Знание своей родословной – основа существования любого кочевого сообщества. Встречаясь в степи с незнакомцем, кочевник должен был точно определить своё отношение к нему, выяснить, не является ли тот его родичем – пусть даже очень далёким, высчитать возможную степень родства – если, конечно, таковое имелось, определить старшинство родов и их взаимоотношения в прошлом – враждебные или, наоборот, дружественные. Незнание всех этих подробностей порой грозило смертью или рабством и неизбежной потерей имущества.

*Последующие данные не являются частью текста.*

**config.mk**
```make
export PLATFORM = sky130hd
export DESIGN_NAME = riscv_sim_monitor
export DESIGN_NICKNAME = d
export VERILOG_FILES = /design/src/rtl/riscv_sim_monitor.sv
export SDC_FILE = /design/constraint.sdc
export NUM_CORES = 1
export LEC_CHECK = 0
export CAP_MARGIN = 15
export CELL_PAD_IN_SITES_DETAIL_PLACEMENT = 1
export CELL_PAD_IN_SITES_GLOBAL_PLACEMENT = 2
export CORE_MARGIN = 3
export CORE_UTILIZATION = 30
export CTS_CLUSTER_SIZE = 40
export DETAILED_ROUTE_END_ITERATION = 8
export PLACE_DENSITY = 0.63
export SYNTH_ARGS = -nofsm -noshare
export SYNTH_HDL_FRONTEND = slang
export SYNTH_SLANG_ARGS = --single-unit
```
**constraint.sdc**
```tcl
create_clock -name clk -period 9.5 [get_ports clk]
set_input_delay 1.9 -clock clk [delete_from_list [all_inputs] [get_ports clk]]
set_output_delay 1.9 -clock clk [all_outputs]
set_load 0.05 [all_outputs]
```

Родословное древо Бату (Батыя) насчитывало 25 колен и восходило к легендарным основателям рода Борджигинов Борте-Чино («Пегому волку»), «родившемуся по изволению Вышнего Неба», и его супруге Гоа-Марал («Прекрасной лани»). Точные сведения об этом, с росписью всех потомков божественной пары, содержатся в «Сокровенном сказании» монголов – своде монгольских преданий, повествующих о подвигах великого представителя рода Борджигинов, основателя Монгольской империи и «покорителя Вселенной» Чингисхана, деда Батыя. Для самого Батыя дело, однако, осложнялось тем, что его родство с Чингисханом, сама принадлежность к Чингисову потомству могли быть поставлены под сомнение. История эта весьма давняя, и связана она с женитьбой Чингисхана (тогда ещё Темучжина, сына Есугай-Баатура) и женитьбой самого Есугай-Баатура, отца «покорителя Вселенной» и прадеда героя нашего повествования.

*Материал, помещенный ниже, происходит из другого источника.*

<file path="config.mk">
export PLATFORM = sky130hd
export DESIGN_NAME = zymason_digit_bank
export DESIGN_NICKNAME = d
export VERILOG_FILES = /design/src/rtl/zymason_digit_bank.sv
export SDC_FILE = /design/constraint.sdc
export NUM_CORES = 1
export LEC_CHECK = 0
export BUFFER_PORTS_ARGS = -buffer_cell sky130_fd_sc_hd__buf_2
export CAP_MARGIN = 20
export CORE_UTILIZATION = 30
export DETAILED_ROUTE_END_ITERATION = 10
export SLEW_MARGIN = 5
export SYNTH_ARGS = -nofsm -noshare
export SYNTH_HDL_FRONTEND = slang
export SYNTH_SLANG_ARGS = --single-unit
</file>
<file path="constraint.sdc">
create_clock -name clock -period 1.8 [get_ports clock]
set_clock_uncertainty 0.1 [all_clocks]
set_input_delay 0.18 -clock clock [delete_from_list [all_inputs] [get_ports clock]]
set_output_delay 0.18 -clock clock [all_outputs]
set_load 0.03 [all_outputs]
</file>
<file path="src/rtl/zymason_digit_bank.sv">
`default_nettype none
// ============================================================================
// Module   : zymason_digit_bank
// Brief    : Bank of NUM_DIGITS segment patterns with nibble-bus loading and
//            prescaled scan of the displayed digit. Optional blank-digit skip
//            on scan advance is enabled by defining ZYMASON_BLANK_SKIP_EN.
// Revision : 1.0 - initial parametrised release
// ============================================================================
module zymason_digit_bank #(
    parameter int NUM_DIGITS = 12,
    parameter int SEG_W      = 7,
    parameter int PRESCALE_W = 9,
    parameter int SPD_W      = 4
) (
    input  logic                          clock,
    input  logic                          reset_n,
    input  logic                          rw,
    input  logic                          sel,
    input  logic                          clr,
    input  logic [3:0]                    pin_in,
    input  logic [SPD_W-1:0]              spd,
    output logic [SEG_W-1:0]              seg_out,
    output logic [$clog2(NUM_DIGITS)-1:0] dig_idx,
    output logic                          pulse,
    output logic                          mode_out
);

    localparam int PTR_W = $clog2(NUM_DIGITS);
    localparam int HI_W  = SEG_W - 4;

    localparam logic [1:0] S_IDLE = 2'd0;
    localparam logic [1:0] S_SCAN = 2'd1;
    localparam logic [1:0] S_WLO  = 2'd2;
    localparam logic [1:0] S_WHI  = 2'd3;

    logic [1:0]            r_state;
    logic [1:0]            w_state_next;
    logic [SEG_W-1:0]      r_digits [NUM_DIGITS];
    logic [PTR_W-1:0]      r_ptr;
    logic [PTR_W-1:0]      w_ptr_inc;
    logic [PTR_W-1:0]      w_scan_next;
    logic [PRESCALE_W-1:0] r_presc;
    logic [SPD_W-1:0]      r_cnt;
    logic                  r_pulse;
    logic                  w_in_write;
    logic                  w_in_scan;
    logic                  w_write_next;
    logic                  w_advance_wr;
    logic                  w_tick;
    logic                  w_scan_fire;

    always_ff @(posedge clock or negedge reset_n) begin
        if (!reset_n) r_state <= S_IDLE;
        else          r_state <= w_state_next;
    end

    always_comb begin
        w_state_next = r_state;
        case (r_state)
            S_IDLE, S_SCAN: w_state_next = rw ? S_WLO : S_SCAN;
            S_WLO, S_WHI:   w_state_next = !rw ? S_SCAN : (sel ? S_WHI : S_WLO);
            default:        w_state_next = S_IDLE;
        endcase
    end

    always_comb begin
        w_in_write   = (r_state == S_WLO) || (r_state == S_WHI);
        w_in_scan    = (r_state == S_SCAN);
        w_write_next = (w_state_next == S_WLO) || (w_state_next == S_WHI);
        // Falling sel while in the high phase closes out the current digit
        w_advance_wr = (r_state == S_WHI) && rw && !sel;
    end

    assign w_tick      = (r_presc == '0);
    assign w_ptr_inc   = (r_ptr == PTR_W'(NUM_DIGITS - 1)) ? '0 : r_ptr + PTR_W'(1);
    assign w_scan_fire = w_in_scan && (spd != '0) && w_tick && (r_cnt == spd - SPD_W'(1));

`ifdef ZYMASON_BLANK_SKIP_EN
    logic             w_found;
    logic [PTR_W:0]   w_probe;

    // First non-blank digit after the pointer, cyclically; stay if none
    always_comb begin
        w_scan_next = r_ptr;
        w_found     = 1'b0;
        w_probe     = '0;
        for (int k = 1; k < NUM_DIGITS; k++) begin
            w_probe = {1'b0, r_ptr} + (PTR_W+1)'(k);
            if (w_probe >= (PTR_W+1)'(NUM_DIGITS))
                w_probe = w_probe - (PTR_W+1)'(NUM_DIGITS);
            if (!w_found && (r_digits[w_probe[PTR_W-1:0]] != '0)) begin
                w_found     = 1'b1;
                w_scan_next = w_probe[PTR_W-1:0];
            end
        end
    end
`else
    assign w_scan_next = w_ptr_inc;
`endif

    always_ff @(posedge clock or negedge reset_n) begin
        if (!reset_n) r_presc <= '0;
        else          r_presc <= r_presc + PRESCALE_W'(1);
    end

    always_ff @(posedge clock or negedge reset_n) begin
        if (!reset_n)                   r_cnt <= '0;
        else if (clr || w_write_next)   r_cnt <= '0;
        else if (spd == '0)             r_cnt <= '0;
        else if (w_scan_fire)           r_cnt <= '0;
        else if (w_in_scan && w_tick)   r_cnt <= r_cnt + SPD_W'(1);
    end

    always_ff @(posedge clock or negedge reset_n) begin
        if (!reset_n) r_pulse <= 1'b0;
        else          r_pulse <= w_scan_fire;
    end

    always_ff @(posedge clock or negedge reset_n) begin
        if (!reset_n)          r_ptr <= '0;
        else if (clr)          r_ptr <= '0;
        else if (w_advance_wr) r_ptr <= w_ptr_inc;
        else if (w_scan_fire)  r_ptr <= w_scan_next;
    end

    // The low-nibble write on an advancing cycle still targets the old pointer
    always_ff @(posedge clock or negedge reset_n) begin
        if (!reset_n) begin
            r_digits <= '{default: '0};
        end else if (clr) begin
            r_digits <= '{default: '0};
        end else if (w_in_write && rw) begin
            if (!sel) r_digits[r_ptr][3:0]       <= pin_in;
            else      r_digits[r_ptr][SEG_W-1:4] <= pin_in[HI_W-1:0];
        end
    end

    assign seg_out  = r_digits[r_ptr];
    assign dig_idx  = r_ptr;
    assign pulse    = r_pulse;
    assign mode_out = rw;

endmodule
`default_nettype wire
</file>
== Word level (Yosys, flattened, before mapping) ==
Cells that the tools add are included.

* Flip-flop bits (word level): 104
* Input port bits: 13
* Output and inout bits: 13
* Logic and storage cells: 76

* $add $sub $neg: 4
* $lt $le $gt $ge: 2
* Equal/unequal tests: 7
* Muxes and demuxes: 24
* Bitwise logic cells: 1
* Reduce and logical (&&, ||, !) cells: 21

{| class="wikitable"
|+ Operators by type and width
! operator !! count
|-
| 84-bit two-way mux || 3
|-
| 84-bit bitwise mux || 2
|-
| 7-bit demux with 4-bit select || 2
|-
| 4-bit two-way mux || 9
|-
| 7-bit binary-select mux with 4-bit select || 1
|-
| 7-bit two-way mux || 3
|-
| 9-bit by 1-bit adder with 9-bit output (second input constant) || 1
|-
| 9-bit zero test || 1
|-
| 4-bit by 1-bit adder with 4-bit output (second input constant) || 2
|-
| 2-bit == test (second input constant) || 4
|-
| 1-bit logical AND || 8
|-
| 4-bit nonzero test || 2
|-
| 5-bit greater-or-equal comparator (second input constant) || 1
|-
| 5-bit by 1-bit < comparator with 1-bit output (second input constant) || 1
|-
| 4-bit inverter with 5-bit output || 1
|-
| 4-bit == test || 1
|-
| 4-bit == test (second input constant) || 1
|-
| 4-bit zero test || 1
|-
| 2-bit two-way mux || 2
|-
| 2-bit one-hot mux with 2 select lines || 1
|-
| 2-bit OR reduction || 2
|-
| 4-bit by 1-bit subtractor with 4-bit output (second input constant) || 1
|-
| 1-bit logical OR || 3
|-
| 3-bit nonzero test || 1
|-
| 5 further kinds || 5
|}

== Logic depth before layout (Yosys ltp) ==
* Depth in word-level cells: 9
* Depth in mapped cells: 8

== Worst setup path after synthesis ==
Ideal clock, no wire load.

* Path type: register to output
* Start point: reg r_ptr[1] (netlist: dig_idx[1])
* End point: out seg_out[3]
* Arrival time: 2095 ps
* Required time: 1520 ps
* Path slack: -575 ps
* Cell stages (with the launch flop): 6
* Buffers on the path: 2
* Path through: dfrtp_1 -> buf_2 -> clkbuf_1 -> mux4_2 -> mux2i_1 -> o21ai_0

* Word-level cells in the longest chain between the ends: 4

{| class="wikitable"
|+ RTL lines
! what !! line !! source
|-
| start: declaration || 39 || <nowiki>logic [PTR_W-1:0] r_ptr;</nowiki>
|-
| start signal: assignment || 122 || <nowiki>else if (w_advance_wr) r_ptr <= w_ptr_inc;</nowiki>
|-
| start signal: assignment || 123 || <nowiki>else if (w_scan_fire) r_ptr <= w_scan_next;</nowiki>
|-
| 4-bit inverter with 5-bit output (not written as such) || 138 || <nowiki>assign seg_out = r_digits[r_ptr];</nowiki>
|-
| 7-bit binary-select mux with 4-bit select || 138 ||
|-
| 7-bit two-way mux (not written as such) (2 in series) || 138 ||
|-
| end: declaration || 22 || <nowiki>output logic [SEG_W-1:0] seg_out,</nowiki>
|}

No other way between the ends. The select of a mux whose other input is x is not followed.

== Worst setup path after layout ==
* Start point: reg r_ptr[0] (netlist: dig_idx[0])
* End point: out seg_out[6]

Same word-level chain as after synthesis.

==> results.sh <==
export IMPL_antenna_found_initial=0
export IMPL_synth_top_area_cell="dfrtp_1"
export IMPL_die_x_um=131.3
export IMPL_violations="setup timing"
export IMPL_place_gp_congestion=0.8113
export IMPL_dieHeight_um=131.3
export IMPL_worstPathMaxFanout=8
export IMPL_ant_nets=0
export IMPL_end_kind="primary output"
export IMPL_cts_sinks=104
export IMPL_cts_root_buf="clkbuf_16"
export IMPL_synth_top_area_frac=0.5191
export IMPL_clk_latency_ns=0.35
export IMPL_rows=46
export IMPL_synth_sequential_area_ratio=0.5191
export IMPL_start_util=0.3111
export IMPL_coreArea_mm2=0.01612
export IMPL_ys_flop_type="dfrtp_1"
export IMPL_cts_clk_slew_worst_paths_ns=0.07
export IMPL_ys_top_cells_by_count="118 x nand2_1, 115 x o21ai_0, 104 x dfrtp_1"
export IMPL_synthCells=487
export IMPL_ys_async_sr_fraction=1.000
export IMPL_portBuffers=25
export IMPL_power_leakage_nw=2.716
export IMPL_cts_tree="done"
export IMPL_ys_seq_elements=104
export IMPL_viasPerCell=5.077
export IMPL_wl_um=13050
export IMPL_required_ns=1.52
export IMPL_synth_most_common_cell="nand2_1"
export IMPL_drc=0
export IMPL_clock_path_buffers=2
export IMPL_startpoint_type="flip-flop"
export IMPL_htreeDepth=3
export IMPL_diodes=0
export IMPL_synthTopCellsByArea="dfrtp_1 52%, o21ai_0 11%, mux4_2 9.4%"
export IMPL_die_area_mm2=0.01723
export IMPL_period_share=1.212
export IMPL_syn_avg_cell_area_um2=10.29
export IMPL_fin_tns_setup_ns=-2.641
export IMPL_vias=3909
export IMPL_cp_arrival_ns=1.90
export IMPL_synth_nets=509
export IMPL_fin_nets=571
export IMPL_worst_slew_pin_slew_ns=0.7188
export IMPL_maxSlewHeadroom=0.5171
export IMPL_post_drt_wl_per_cell_um=16.95
export IMPL_io_pins=26
export IMPL_power_density_mw_per_mm2=821.4
export IMPL_min_period_ns=2.181
export IMPL_timing_hold_violations_final=0
export IMPL_synth_edf_count=0
export IMPL_ys_types=39
export IMPL_grt_ovfl_total=0
export IMPL_max_cap_violations=0
export IMPL_critical_path_class="flip-flop to primary output"
export IMPL_numCtsBuffers=9
export IMPL_syn2layout_area_growth_pct=29.15
export IMPL_whs_ns=0.01105
export IMPL_drv_slew=0
export IMPL_grt_pass1_wl_um=21170
export IMPL_fin_ws_ns=-0.3812
export IMPL_first_iter_violations=299
export IMPL_place_ws_ns=-0.1611
export IMPL_syn_area_mm2=0.005014
export IMPL_setup_viol=15
export IMPL_rsz0062_at_grt="yes"
export IMPL_grt_max_degree=68
export IMPL_yosysWarningCount=0
export IMPL_track_usage=0.1557
export IMPL_fmax_ghz=0.4585
export IMPL_dr_pass1_iters=4
export IMPL_min_path_type="primary input to flip-flop"
export IMPL_outcome="complete, but fails checks"
export IMPL_first_global_vias=4009
export IMPL_ir_drop_mv=0.4025
export IMPL_hpwl_um=9627
export IMPL_drive_gt1_frac=0.3538
==> state kept, by name, summed over array words and instances, names as in the netlist <==
register	cells
dig_idx	4
r_state	2
pulse	1
r_presc	9
r_cnt	4
r_digits	84
==> stage by stage <==
| step | utilization | area [µm²] | cells | power [mW] |
|---|---|---|---|---|
| after CTS | 0.3802 | 6127 | 765 | 5.224 |
| final | 0.4018 | 6475 | 770 | 5.318 |
| after detailed placement | 0.3530 | 5688 | 745 | 3.191 |
| after global routing | 0.4018 | 6475 | 770 | 5.503 |
| after floorplan | - | 5069 | 487 | 2.881 |
| after global placement | 0.3530 | 5688 | 745 | 3.174 |
==> cell type report <==
cell class | count | area [µm²]
multi-input cells | 354 | 2635
clock buffers | 10 | 239.0
flip-flops and latches | 104 | 2608
fillers | 1544 | 9641
repair buffers | 73 | 625.6
clock inverters | 6 | 67.56
well taps | 216 | 270.3
inverters | 7 | 30.03
==> critical path, stage by stage (launching register included) <==
cell,delay (ns)
dfrtp_2,0.44
buf_12,0.15
mux4_2,0.53
mux2i_2,0.19
o21ai_2,0.10
buf_6,0.14
==> path summary, 6_finish.rpt <==
kind | startpoint | endpoint | slack, ns | cells after the start
max | dig_idx[0]$_DFFE_PN0P_ | seg_out[6] | -0.38 | 5
min | sel | r_state[0]$_DFF_PN0_ | 0.01 | 3
max reg2reg | dig_idx[0]$_DFFE_PN0P_ | dig_idx[3]$_DFFE_PN0P_ | -0.05 | 9
min reg2reg | r_digits[29]$_DFFE_PN0P_ | r_digits[29]$_DFFE_PN0P_ | 0.38 | 2
max in group asynchronous | reset_n | r_state[1]$_DFF_PN0_ | 0.87 | 3
min in group asynchronous | reset_n | r_digits[83]$_DFFE_PN0P_ | 0.29 | 3
==> what timing repair did <==
| action | 4_1_cts | 5_1_grt |
|---|---|---|
| resized for setup | 29 | 108 |
| hold endpoints to repair | 106 | 0 |
| hold buffers | 2 | 0 |
| pin swaps | 3 | 8 |
| endpoints found under the setup margin | 13 | 95 |
| buffers inserted | 2 | 6 |
==> kinds of logic after synthesis <==
kind of cell	share of synthesized area
buffers and inverters	0.02421
flip-flops	0.5191
AND/OR/NAND/NOR	0.1645
multiplexers	0.1083
adder cells (fa/ha/maj)	0.02246
AO/OA/AOI/OAI	0.1388
XOR/XNOR	0.02271
==> placed cells by master, fill, tap and decap left out, types with 6 or more instances in the layout <==
cell	synthesis	final
and2_4	0	10
buf_2	4	16
buf_4	2	35
buf_6	0	16
clkbuf_16	0	9
dfrtp_1	104	100
mux2i_1	7	6
mux4_2	21	21
nand2_1	118	108
nand2_2	0	9
nand3_1	11	11
nor3_1	7	6
o21ai_0	115	59
o21ai_1	3	22
o21ai_2	0	33
xnor2_1	8	7
==> where the power goes <==
group / internal (mW) / switching, mW / leakage, nW
clock: 1.12 / 0.879 / 0.145
combinational: 0.379 / 0.519 / 1.15
sequential: 2.38 / 0.0421 / 1.42
total: 3.88 / 1.44 / 2.72
==> metal layers <==
layer  routed length (µm)  global-route usage
met5                    0                   0
met2                 6737              0.2733
met4                  214             0.05362
met1                 5638              0.1896
met3                  460             0.03125
Power figures use the tool's default switching activity.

В те далёкие времена кият-борджигины воевали со многими соседними племенами – татарами, меркитами, найманами и другими. Однажды, рассказывает «Сокровенное сказание», Есугай-Баатур, охотившийся на реке Онон за птицей, повстречал меркитского Эке-Чиледу, который ехал со свадьбы, взяв себе девушку из олхонутского племени. Заглянув в возок, Есугай поразился редкой красотой девушки. Он вернулся домой и, захватив с собой братьев, напал на меркита и отнял у него невесту. Сам Эке-Чиледу убежал. Братья гнались за ним, но, миновав семь увалов, вернулись. Так Оэлун-учжина, девушка из олхонутского племени, стала женой Есугай-Баатура и матерью его сына Темучжина, будущего Чингисхана. Но у Эке-Чиледу были братья, и они, конечно, не забыли нанесённого их роду оскорбления. В то время, когда Есугай-Баатур был в силе, они не смели ничего предпринять. Но Есугай вскоре умер, оставив малолетних сыновей. Прошло ещё немало времени, и старший из них, Темучжин, женился на огнеокой Борте-учжине, девушке из унгиратского племени, дочери Дэй-Сечена, когда-то, ещё ребёнком, сосватанной для него отцом. Тогда-то и настало для меркитов время вспомнить о старой обиде. Однажды, когда Темучжин вместе со своими братьями, матерью и женой кочевал в верховьях монгольской реки Керулен, на его стан напали 300 меркитов во главе со старшим братом Чиледу Тохтоа-беки. У будущего «покорителя Вселенной» оказалось под рукой всего девять лошадей: на одну вскочил он сам, других отдал матери, братьям и двум самым близким из своих друзей; ещё одну «приспособили в качестве заводной, так что для Борте-учжины, – рассказывает «Сокровенное сказание», – не оставалось лошади». Конные стремительно умчались; Борте же попыталась спасти старуха служанка, упрятав её в крытый возок, запряжённый пегой коровой. Увы, тщетно – меркиты нашли молодую жену Темучжина и увезли её с собой. Тохтоа-беки передал пленницу своему младшему брату Чильгир-Боко; «в его-то воле она всё время и находилась» 1. Случившееся стало поводом для большой войны, в результате которой меркиты были почти полностью истреблены. Сумел Темучжин вызволить из меркитского плена и свою Борте. Вскоре после освобождения она родила первенца Чингисхана Джучи, отца Бату.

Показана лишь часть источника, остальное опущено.